Beyond individual city metrics, the authors construct a directed, weighted city‑to‑city network where edges represent the flow of non‑local visitors between origin and destination cities. Global centrality analysis (betweenness, closeness) identifies New York and London as the most pivotal nodes, echoing classic world‑city literature that emphasizes their trans‑Atlantic bridging role. When the analysis is restricted to regional sub‑networks, the hierarchy reshapes dramatically: Asian Pacific hubs such as Hong Kong, Singapore, and Sydney emerge as regional authorities, while European cities dominate intra‑European sub‑networks.

The study therefore contributes several methodological and substantive advances. Methodologically, it demonstrates that large‑scale, publicly available ICT traces can be transformed into a robust, multi‑scale measure of urban influence that captures both spatial reach and the composition of visitors. Substantively, it shows that a city’s global prominence is not solely a function of population or GDP but hinges on its ability to attract and disseminate non‑local travelers. The distinction between local and non‑local mobility explains why traditional rankings based on economic indicators sometimes diverge from rankings derived from human movement data.

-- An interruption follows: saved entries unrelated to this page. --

==> flow/run.sh <==
#!/bin/bash
# OpenROAD 26Q1-2900-gdf79404cd8, Yosys 0.63+post, stock flow scripts
make -C /OpenROAD-flow-scripts/flow DESIGN_CONFIG=/design/flow/config.mk WORK_HOME=/design/flow/orfs finish
==> flow/config.mk <==
export PLATFORM = sky130hd
export DESIGN_NAME = NV_soDLA_CSC_DL_CBUF_mng_gate
export DESIGN_NICKNAME = NV_soDLA_CSC_DL_CBUF_mng_gate
export VERILOG_FILES = /design/flow/design.v
export SDC_FILE = /design/flow/constraint.sdc
export NUM_CORES = 4
export LEC_CHECK = 1
export CORE_UTILIZATION = 30
==> flow/constraint.sdc <==
current_design NV_soDLA_CSC_DL_CBUF_mng_gate

set clk_period 10.4
set clk_io_pct 0.2

create_clock -name clk0 -period $clk_period [get_ports {nvdla_core_ng_clk}]

set non_clock_inputs [all_inputs -no_clocks]
set_input_delay [expr $clk_period * $clk_io_pct] -clock clk0 $non_clock_inputs
set_output_delay [expr $clk_period * $clk_io_pct] -clock clk0 [all_outputs]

In summary, by integrating geolocated social‑media data, residence inference, diffusion metrics, and network centrality, the paper offers a comprehensive, data‑driven portrait of the hierarchical structure of world cities. It validates the relevance of Rome, Paris, and Lisbon as European diffusion hubs, confirms the enduring global dominance of New York and London, and highlights the pivotal role of visitor composition in shaping urban influence. This framework can be extended to other digital trace sources (mobile phone records, credit‑card transactions) and applied to policy questions such as infrastructure planning, tourism management, and the design of resilient information‑spreading strategies.